(Collected data)

[Start of Attachment]

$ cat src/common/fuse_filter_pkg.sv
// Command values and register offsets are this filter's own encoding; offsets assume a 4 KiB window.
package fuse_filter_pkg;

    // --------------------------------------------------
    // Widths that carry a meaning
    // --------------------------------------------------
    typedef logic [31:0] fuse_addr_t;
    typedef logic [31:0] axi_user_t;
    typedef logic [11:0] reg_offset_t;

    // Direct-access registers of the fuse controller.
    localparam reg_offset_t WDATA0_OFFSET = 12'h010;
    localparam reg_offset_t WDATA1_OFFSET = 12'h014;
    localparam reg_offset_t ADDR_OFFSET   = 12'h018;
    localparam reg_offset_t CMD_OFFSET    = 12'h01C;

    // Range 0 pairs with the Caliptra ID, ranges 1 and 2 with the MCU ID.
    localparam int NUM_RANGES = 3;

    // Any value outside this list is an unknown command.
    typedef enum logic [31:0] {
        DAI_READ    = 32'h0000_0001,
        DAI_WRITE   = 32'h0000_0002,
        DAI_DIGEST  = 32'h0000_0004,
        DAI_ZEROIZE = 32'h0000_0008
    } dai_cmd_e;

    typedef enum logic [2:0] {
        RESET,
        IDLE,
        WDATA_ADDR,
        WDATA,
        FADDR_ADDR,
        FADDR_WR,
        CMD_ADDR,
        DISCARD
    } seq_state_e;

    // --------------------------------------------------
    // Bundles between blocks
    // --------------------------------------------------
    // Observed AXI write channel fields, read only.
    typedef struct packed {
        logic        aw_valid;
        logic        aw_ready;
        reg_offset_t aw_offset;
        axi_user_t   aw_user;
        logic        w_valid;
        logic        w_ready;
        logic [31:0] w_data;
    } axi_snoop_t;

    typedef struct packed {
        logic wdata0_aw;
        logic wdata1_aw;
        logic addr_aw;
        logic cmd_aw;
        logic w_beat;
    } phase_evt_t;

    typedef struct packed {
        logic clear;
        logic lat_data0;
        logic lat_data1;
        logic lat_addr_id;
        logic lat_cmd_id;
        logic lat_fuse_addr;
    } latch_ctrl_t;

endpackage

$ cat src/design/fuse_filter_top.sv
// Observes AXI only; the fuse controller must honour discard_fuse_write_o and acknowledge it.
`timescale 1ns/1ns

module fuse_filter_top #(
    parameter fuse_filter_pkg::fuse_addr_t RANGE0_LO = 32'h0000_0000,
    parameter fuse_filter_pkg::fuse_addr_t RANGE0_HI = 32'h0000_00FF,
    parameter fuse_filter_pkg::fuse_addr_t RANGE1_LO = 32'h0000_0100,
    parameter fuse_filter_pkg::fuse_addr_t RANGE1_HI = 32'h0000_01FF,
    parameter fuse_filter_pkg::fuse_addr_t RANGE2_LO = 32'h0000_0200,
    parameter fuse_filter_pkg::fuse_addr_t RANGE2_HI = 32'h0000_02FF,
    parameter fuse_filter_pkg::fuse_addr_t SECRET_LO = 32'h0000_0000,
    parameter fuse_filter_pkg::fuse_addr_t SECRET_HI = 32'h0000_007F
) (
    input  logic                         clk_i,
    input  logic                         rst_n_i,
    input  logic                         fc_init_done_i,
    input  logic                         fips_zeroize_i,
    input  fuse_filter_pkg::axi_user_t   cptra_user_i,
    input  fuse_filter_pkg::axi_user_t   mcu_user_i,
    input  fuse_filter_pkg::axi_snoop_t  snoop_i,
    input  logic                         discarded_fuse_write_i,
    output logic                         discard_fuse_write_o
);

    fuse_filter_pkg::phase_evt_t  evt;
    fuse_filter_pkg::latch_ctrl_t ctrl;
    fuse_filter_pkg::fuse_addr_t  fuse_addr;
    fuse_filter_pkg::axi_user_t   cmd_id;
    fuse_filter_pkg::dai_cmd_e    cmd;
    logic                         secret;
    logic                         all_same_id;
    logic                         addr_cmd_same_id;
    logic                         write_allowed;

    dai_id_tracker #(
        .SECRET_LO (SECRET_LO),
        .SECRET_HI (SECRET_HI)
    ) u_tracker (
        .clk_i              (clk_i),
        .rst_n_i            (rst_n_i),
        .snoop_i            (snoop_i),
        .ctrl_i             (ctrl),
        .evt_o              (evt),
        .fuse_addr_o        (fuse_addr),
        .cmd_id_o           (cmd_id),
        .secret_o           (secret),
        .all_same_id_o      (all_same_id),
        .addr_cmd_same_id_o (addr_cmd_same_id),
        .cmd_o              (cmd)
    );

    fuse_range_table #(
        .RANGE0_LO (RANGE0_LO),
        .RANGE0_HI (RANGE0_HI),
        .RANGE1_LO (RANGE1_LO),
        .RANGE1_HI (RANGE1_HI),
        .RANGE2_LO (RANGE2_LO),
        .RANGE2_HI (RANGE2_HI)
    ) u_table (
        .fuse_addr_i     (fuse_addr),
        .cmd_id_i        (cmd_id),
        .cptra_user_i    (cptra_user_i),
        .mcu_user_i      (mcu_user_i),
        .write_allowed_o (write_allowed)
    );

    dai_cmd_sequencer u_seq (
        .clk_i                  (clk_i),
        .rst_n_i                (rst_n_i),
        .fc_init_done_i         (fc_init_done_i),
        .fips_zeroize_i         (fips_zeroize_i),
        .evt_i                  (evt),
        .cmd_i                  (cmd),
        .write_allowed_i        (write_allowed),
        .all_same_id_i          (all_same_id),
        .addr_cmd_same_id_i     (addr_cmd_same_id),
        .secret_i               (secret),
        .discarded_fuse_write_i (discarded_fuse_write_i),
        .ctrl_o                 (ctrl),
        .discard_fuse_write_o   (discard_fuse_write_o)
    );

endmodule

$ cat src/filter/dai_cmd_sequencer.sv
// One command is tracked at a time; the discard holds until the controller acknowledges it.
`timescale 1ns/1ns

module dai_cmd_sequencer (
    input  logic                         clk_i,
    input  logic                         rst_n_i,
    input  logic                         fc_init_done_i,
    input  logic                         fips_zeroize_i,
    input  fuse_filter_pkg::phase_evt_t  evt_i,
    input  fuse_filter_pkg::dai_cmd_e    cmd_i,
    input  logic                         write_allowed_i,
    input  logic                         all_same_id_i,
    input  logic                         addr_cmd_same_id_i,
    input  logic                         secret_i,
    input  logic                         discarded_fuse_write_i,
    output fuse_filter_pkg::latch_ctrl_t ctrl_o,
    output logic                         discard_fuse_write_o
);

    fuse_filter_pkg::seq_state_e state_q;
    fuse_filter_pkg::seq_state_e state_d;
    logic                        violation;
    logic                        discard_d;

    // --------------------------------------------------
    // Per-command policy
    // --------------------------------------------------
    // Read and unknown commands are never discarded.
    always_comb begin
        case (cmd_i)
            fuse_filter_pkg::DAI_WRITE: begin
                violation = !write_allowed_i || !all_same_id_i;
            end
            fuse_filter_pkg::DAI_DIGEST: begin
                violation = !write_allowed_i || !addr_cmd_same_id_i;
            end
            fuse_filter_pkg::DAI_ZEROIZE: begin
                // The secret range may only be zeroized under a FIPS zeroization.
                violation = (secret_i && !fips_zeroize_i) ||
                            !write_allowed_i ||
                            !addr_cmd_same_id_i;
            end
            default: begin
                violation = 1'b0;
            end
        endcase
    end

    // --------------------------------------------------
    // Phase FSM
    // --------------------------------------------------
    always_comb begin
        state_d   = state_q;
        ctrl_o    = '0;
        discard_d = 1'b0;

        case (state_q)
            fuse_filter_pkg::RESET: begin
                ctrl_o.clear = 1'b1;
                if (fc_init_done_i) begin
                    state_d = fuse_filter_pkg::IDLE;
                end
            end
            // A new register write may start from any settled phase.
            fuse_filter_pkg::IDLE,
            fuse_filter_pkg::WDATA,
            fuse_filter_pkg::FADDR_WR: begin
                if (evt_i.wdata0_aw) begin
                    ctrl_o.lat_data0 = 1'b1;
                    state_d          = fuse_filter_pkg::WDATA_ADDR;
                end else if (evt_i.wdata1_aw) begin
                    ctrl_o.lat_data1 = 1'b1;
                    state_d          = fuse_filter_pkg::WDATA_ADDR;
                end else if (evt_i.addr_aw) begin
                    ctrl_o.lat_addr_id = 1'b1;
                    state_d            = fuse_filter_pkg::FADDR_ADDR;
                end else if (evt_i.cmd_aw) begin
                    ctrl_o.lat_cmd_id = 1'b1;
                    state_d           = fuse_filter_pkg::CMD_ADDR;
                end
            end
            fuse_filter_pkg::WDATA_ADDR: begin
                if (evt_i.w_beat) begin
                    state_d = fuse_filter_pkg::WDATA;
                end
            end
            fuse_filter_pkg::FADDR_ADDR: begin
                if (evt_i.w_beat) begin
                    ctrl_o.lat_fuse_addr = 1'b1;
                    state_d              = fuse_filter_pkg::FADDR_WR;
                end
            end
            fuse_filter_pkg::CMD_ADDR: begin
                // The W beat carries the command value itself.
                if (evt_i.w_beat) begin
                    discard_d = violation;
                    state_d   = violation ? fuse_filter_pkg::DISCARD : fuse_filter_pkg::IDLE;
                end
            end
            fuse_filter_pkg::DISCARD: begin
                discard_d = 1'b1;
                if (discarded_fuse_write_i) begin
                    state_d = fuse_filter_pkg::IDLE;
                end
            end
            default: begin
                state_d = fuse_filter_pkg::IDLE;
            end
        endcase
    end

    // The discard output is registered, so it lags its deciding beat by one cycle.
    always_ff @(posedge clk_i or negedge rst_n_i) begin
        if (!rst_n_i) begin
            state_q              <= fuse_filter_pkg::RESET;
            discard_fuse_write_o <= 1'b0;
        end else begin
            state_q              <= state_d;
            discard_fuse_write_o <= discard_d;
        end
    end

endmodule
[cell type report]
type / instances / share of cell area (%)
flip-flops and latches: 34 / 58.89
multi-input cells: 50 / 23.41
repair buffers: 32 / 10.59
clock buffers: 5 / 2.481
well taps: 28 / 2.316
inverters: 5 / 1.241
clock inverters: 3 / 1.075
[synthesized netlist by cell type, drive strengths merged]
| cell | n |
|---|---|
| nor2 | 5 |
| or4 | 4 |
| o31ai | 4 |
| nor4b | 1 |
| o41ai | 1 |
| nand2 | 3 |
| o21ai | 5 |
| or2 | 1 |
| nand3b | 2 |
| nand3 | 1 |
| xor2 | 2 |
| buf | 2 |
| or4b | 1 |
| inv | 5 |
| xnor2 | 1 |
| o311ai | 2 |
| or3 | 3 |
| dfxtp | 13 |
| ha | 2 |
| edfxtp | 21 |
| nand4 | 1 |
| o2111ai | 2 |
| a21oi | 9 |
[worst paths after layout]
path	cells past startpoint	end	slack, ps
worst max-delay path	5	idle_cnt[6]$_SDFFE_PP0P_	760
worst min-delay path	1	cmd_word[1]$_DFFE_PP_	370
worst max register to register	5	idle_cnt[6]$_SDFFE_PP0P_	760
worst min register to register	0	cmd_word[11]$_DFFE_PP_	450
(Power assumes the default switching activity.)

[End of Attachment]

**EXERCISE REQUIREMENTS**
Count the lines of the data that hold the string "inverters", and give that number as the entire reply.

**WRITTEN ANSWER**
2